• **PROBLEM TO WORK ON**:
Beginning at the first line of the data, print each line exactly, stopping after the line that contains "wr_en & ~full_q;".

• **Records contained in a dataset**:
___

--- config.mk ---
export PLATFORM = sky130hd
export DESIGN_NAME = fifo_wptr_ctrl
export DESIGN_NICKNAME = d
export VERILOG_FILES = /design/src/rtl/fifo_wptr_ctrl.sv
export SDC_FILE = /design/constraint.sdc
export NUM_CORES = 1
export LEC_CHECK = 0
export CORE_ASPECT_RATIO = 1.5
export CORE_MARGIN = 3
export CORE_UTILIZATION = 25
export CTS_BUF_LIST = sky130_fd_sc_hd__clkbuf_16
export DETAILED_ROUTE_END_ITERATION = 16
export HOLD_SLACK_MARGIN = 0.02
export PLACE_DENSITY_LB_ADDON = 0.15
export SETUP_SLACK_MARGIN = 0.02
export SLEW_MARGIN = 20
export SYNTH_ARGS = -nofsm -noshare
export SYNTH_HDL_FRONTEND = slang
export SYNTH_SLANG_ARGS = --single-unit
--- constraint.sdc ---
create_clock -name clk -period 3.2 [get_ports clk]
set_input_delay 0.96 -clock clk [delete_from_list [all_inputs] [get_ports clk]]
set_output_delay 0.96 -clock clk [all_outputs]
set_load 0.02 [all_outputs]
--- src/rtl/fifo_wptr_ctrl.sv ---
// Write-side pointer controller for a dual-clock FIFO (write clock domain).
// Keeps the binary and Gray write pointers, brings the Gray read pointer
// across with a two-flop synchroniser, and derives full, almost_full, the
// fill level and the overflow pulse from the synchronised read pointer.
module fifo_wptr_ctrl #(
  parameter int AW    = 4,
  parameter int AF_TH = 12
) (
  input  logic          clk,
  input  logic          rst,
  input  logic          wr_en,
  input  logic [AW:0]   rptr_gray,
  output logic [AW-1:0] waddr,
  output logic          wram_we,
  output logic [AW:0]   wptr_gray,
  output logic          full,
  output logic          almost_full,
  output logic [AW:0]   wlevel,
  output logic          overflow
);

  localparam logic [AW:0] AF_TH_W = (AW+1)'(AF_TH);

  logic [AW:0] wbin_q, wbin_d;
  logic [AW:0] wgray_q, wgray_d;
  logic [AW:0] rq1_q, rq2_q;
  logic [AW:0] rbin;
  logic [AW:0] level_d;
  logic        full_q, full_d;
  logic        af_q, af_d;
  logic [AW:0] level_q;
  logic        ovf_q, ovf_d;
  logic        accept;

  // Gray-to-binary of the synchronised read pointer: each binary bit is the
  // XOR of all Gray bits at and above it.
  for (genvar gi = 0; gi <= AW; gi++) begin : g_rbin
    assign rbin[gi] = ^(rq2_q >> gi);
  end

  // Next-state computation for pointers and status, all from registered state.
  always_comb begin
    accept   = wr_en & ~full_q;
    wbin_d   = wbin_q + {{AW{1'b0}}, accept};
    wgray_d  = wbin_d ^ (wbin_d >> 1);
    level_d  = wbin_d - rbin;
    // Full when the next write pointer sits exactly one lap ahead of the
    // synchronised read pointer: top two Gray bits inverted, rest equal.
    full_d   = (wgray_d == {~rq2_q[AW], ~rq2_q[AW-1], rq2_q[AW-2:0]});
    af_d     = (level_d >= AF_TH_W);
    ovf_d    = wr_en & full_q;
  end

  // Pointer, synchroniser and status registers; reset overrides everything.
  always_ff @(posedge clk) begin
    if (rst) begin
      wbin_q  <= '0;
      wgray_q <= '0;
      rq1_q   <= '0;
      rq2_q   <= '0;
      full_q  <= 1'b0;
      af_q    <= 1'b0;
      level_q <= '0;
      ovf_q   <= 1'b0;
    end else begin
      wbin_q  <= wbin_d;
      wgray_q <= wgray_d;
      rq1_q   <= rptr_gray;
      rq2_q   <= rq1_q;
      full_q  <= full_d;
      af_q    <= af_d;
      level_q <= level_d;
      ovf_q   <= ovf_d;
    end
  end

  assign waddr       = wbin_q[AW-1:0];
  assign wram_we     = accept;
  assign wptr_gray   = wgray_q;
  assign full        = full_q;
  assign almost_full = af_q;
  assign wlevel      = level_q;
  assign overflow    = ovf_q;

endmodule

==> flow_metrics.tcl <==
set metrics [dict create \
    drt-initial-drc-count 11 \
    synth_cell_types 27 \
    portBuffers 25 \
    die_height_um 88.8 \
    yosys.area.top_type "dfxtp_1" \
    place.gp.congestion 0.810 \
    cts_tree "built" \
    synth-seq-cells 27 \
    yosysWarnings 0 \
    cts_made_buffers 3 \
    outcome "completed" \
    clk_pin_slew_ps 70 \
    finalCriticalPeriod_ps 3110 \
    syn_area_um2 1140 \
    critPathKind "in -> reg" \
    viasPerCell 4.43 \
    antenna_found_initial 0 \
    crit_top_cell "ha_4" \
    crit_path_start_kind "input pin" \
    dieArea_um2 5440 \
    fmax_mhz 322 \
    skew_ps 3.46 \
    maxSlewViolCount 0 \
    ios 26 \
    grt_overflow 0 \
    start_util 0.265 \
    maxCapViolations 0 \
    peakVddDrop_uv 190 \
    drive_gt1_frac 0.197 \
    placed_area_um2 1550 \
    reg2reg_slack_ps 450 \
    grt_max_degree 19 \
    postSynthNetCount 129 \
    synth_top_family_by_area "simple AND/OR/NAND/NOR gates" \
    clock_path_buffers 2 \
    synth-xor-area-share 0.158 \
    synthTopCellsByArea "dfxtp_1 47%, nor2b_1 9.3%, ha_1 6.6%" \
    grt_pass1_vias 930 \
    path_buf_inv 2 \
    crit_required_ps 3340 \
    yosys.area.top_type_share 0.473 \
    n_antenna_cell 0 \
    final_area_um2 1710 \
    syn_area_per_cell_um2 9.94 \
    cts_hold_buf 0 \
    clkSinkCount 27 \
    power_leakage_nw 0.678 \
    powerDensity_nw_per_um2 536 \
    synth-adder-area-share 0.0656 \
    core_um2 4320 \
    hold_path_class "reg -> reg" \
    row_count 29 \
    crit_family "buffers and inverters" \
    setup_viol 0 \
    ant_nets 0 \
    drtPass1Iterations 3 \
    rsz0062_at_grt "true" \
    path_cells "clkdlybuf4s50_1 -> nor2b_4 -> ha_4 -> ha_4 -> xor2_4 -> ha_4 -> buf_4 -> and3_1 -> a221oi_2 -> xor2_1 -> o22ai_1" \
    timing.rr.start "rq2_q[4]" \
    slowest_delay_ps 480 \
    synth-simple-area-share 0.211 \
    drcViolationCount 0 \
    hold_viol 0 \
    synthCells 115 \
    grt_pass1_wl_um 3940 \
    vias 877 \
    crit_fanout 4 \
    tns_ps 0 \
    power_w 0.000916 \
    r2r-end "almost_full" \
    slew_headroom 0.522 \
    arrival_ps 3250 \
    clk_latency_ps 260 \
    layout.nets 167 \
    ff2ff_path_depth 11 \
    worst_pin_slew_ps 712 \
    critPathSlowestCell "clkdlybuf4s50_1" \
    setup.worst_path.end_class "register" \
    critPathLaunch "wr_en" \
    cp.depth 11 \
    grt_use_total 0.100 \
    post_drt_wl_per_cell_um 11.9 \
    dieWidth_um 61.2 \
    crit_end "almost_full" \
    mostFrequentLayoutCell "dfxtp_1" \
    synth_compound_area_frac 0.0547 \
    yosysSeqAreaShare 0.473 \
    htreeDepth 1 \
    dpl.cell_count 193 \
    root_buffer "clkbuf_16" \
    muxShareOfSynthArea 0.00875 \
    final_cells 198 \
    wl_um 2350 \
    fin_crit_sh 0.970 \
    layout_common_cells "27 x dfxtp_1, 24 x clkdlybuf4s50_1, 16 x nor2b_1" \
    syn2layout_area_growth_pct 49.5 \
]
==> power breakdown <==
group          internal [W]  switching, W  leakage [nW]
clock              0.000169      0.000114        0.0409
sequential         0.000367     0.0000114         0.222
combinational      0.000131      0.000124         0.415
==> metrics by stage <==
step,setup slack (ps),hold slack [ps],utilization
global placement,-274,417,0.358
floorplan,61.9,414,-
detailed placement,-371,423,0.358
global route,-42.1,457,0.396
finish,94.8,440,0.396
CTS,15.8,439,0.390
==> area by class of cell <==
cell class	count	area (um2)
Tap cell	46	57.6
Inverter	5	18.8
Sequential cell	27	541
Timing Repair Buffer	37	343
Multi-Input combinational cell	79	669
Fill cell	436	2610
Clock buffer	3	75.1
Clock inverter	1	5.00
==> state kept, by name, indices dropped and copies added, names as in the netlist <==
| register | cells |
|---|---|
| full | 1 |
| overflow | 1 |
| rq2_q | 5 |
| almost_full | 1 |
| wbin_q | 5 |
| wlevel | 5 |
| wptr_gray | 4 |
| rq1_q | 5 |
==> cells in the mapped netlist, drive strengths merged <==
| cell | n |
|---|---|
| nor4bb | 1 |
| dfxtp | 27 |
| nor2b | 17 |
| a2111oi | 1 |
| nor2 | 15 |
| o22ai | 1 |
| inv | 5 |
| mux2i | 1 |
| nand2 | 4 |
| nand3 | 3 |
| or3 | 1 |
| nor3 | 1 |
| xnor2 | 9 |
| ha | 6 |
| buf | 1 |
| a311oi | 1 |
| and2 | 1 |
| and3 | 1 |
| o21ai | 1 |
| clkbuf | 3 |
| nor4b | 1 |
| nand2b | 1 |
| xor2 | 9 |
| a221oi | 2 |
| a21oi | 2 |
==> cells by family (layout without fill, tap and decap cells) <==
family	count (synthesis)	count (layout)
fa+ha+maj	6	6
flops	27	27
xor+xnor	18	18
buf+inv	9	46
mux	1	1
compound gates	8	8
simple gates	46	46
==> worst min-delay path by stage <==
stage / startpoint / end / depth (start not counted)
floorplan: rq1_q[0] / rq2_q[0] / 1
global placement: rq1_q[2] / rq2_q[2] / 1
detailed placement: rq1_q[0] / rq2_q[0] / 1
CTS: rq1_q[0] / rq2_q[0] / 1
global route: rq1_q[0] / rq2_q[0] / 1
finish: rq1_q[1] / rq2_q[1] / 1
==> what timing repair did <==
action	CTS	global route
setup buffers	1	0
pin swaps	5	2
gates cloned	0	0
endpoints found under the setup margin	3	4
gates resized for setup	8	4
==> per-layer routing <==
layer  routed length (um)  track usage
met2                 1280        0.180
met4                   78       0.0730
met5                    0            0
met3                   96       0.0277
met1                  899       0.0914
Power figures use the tool's default switching activity.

___

• **SOLUTION TO THE EXERCISE**:
--- config.mk ---
export PLATFORM = sky130hd
export DESIGN_NAME = fifo_wptr_ctrl
export DESIGN_NICKNAME = d
export VERILOG_FILES = /design/src/rtl/fifo_wptr_ctrl.sv
export SDC_FILE = /design/constraint.sdc
export NUM_CORES = 1
export LEC_CHECK = 0
export CORE_ASPECT_RATIO = 1.5
export CORE_MARGIN = 3
export CORE_UTILIZATION = 25
export CTS_BUF_LIST = sky130_fd_sc_hd__clkbuf_16
export DETAILED_ROUTE_END_ITERATION = 16
export HOLD_SLACK_MARGIN = 0.02
export PLACE_DENSITY_LB_ADDON = 0.15
export SETUP_SLACK_MARGIN = 0.02
export SLEW_MARGIN = 20
export SYNTH_ARGS = -nofsm -noshare
export SYNTH_HDL_FRONTEND = slang
export SYNTH_SLANG_ARGS = --single-unit
--- constraint.sdc ---
create_clock -name clk -period 3.2 [get_ports clk]
set_input_delay 0.96 -clock clk [delete_from_list [all_inputs] [get_ports clk]]
set_output_delay 0.96 -clock clk [all_outputs]
set_load 0.02 [all_outputs]
--- src/rtl/fifo_wptr_ctrl.sv ---
// Write-side pointer controller for a dual-clock FIFO (write clock domain).
// Keeps the binary and Gray write pointers, brings the Gray read pointer
// across with a two-flop synchroniser, and derives full, almost_full, the
// fill level and the overflow pulse from the synchronised read pointer.
module fifo_wptr_ctrl #(
  parameter int AW    = 4,
  parameter int AF_TH = 12
) (
  input  logic          clk,
  input  logic          rst,
  input  logic          wr_en,
  input  logic [AW:0]   rptr_gray,
  output logic [AW-1:0] waddr,
  output logic          wram_we,
  output logic [AW:0]   wptr_gray,
  output logic          full,
  output logic          almost_full,
  output logic [AW:0]   wlevel,
  output logic          overflow
);

  localparam logic [AW:0] AF_TH_W = (AW+1)'(AF_TH);

  logic [AW:0] wbin_q, wbin_d;
  logic [AW:0] wgray_q, wgray_d;
  logic [AW:0] rq1_q, rq2_q;
  logic [AW:0] rbin;
  logic [AW:0] level_d;
  logic        full_q, full_d;
  logic        af_q, af_d;
  logic [AW:0] level_q;
  logic        ovf_q, ovf_d;
  logic        accept;

  // Gray-to-binary of the synchronised read pointer: each binary bit is the
  // XOR of all Gray bits at and above it.
  for (genvar gi = 0; gi <= AW; gi++) begin : g_rbin
    assign rbin[gi] = ^(rq2_q >> gi);
  end

  // Next-state computation for pointers and status, all from registered state.
  always_comb begin
    accept   = wr_en & ~full_q;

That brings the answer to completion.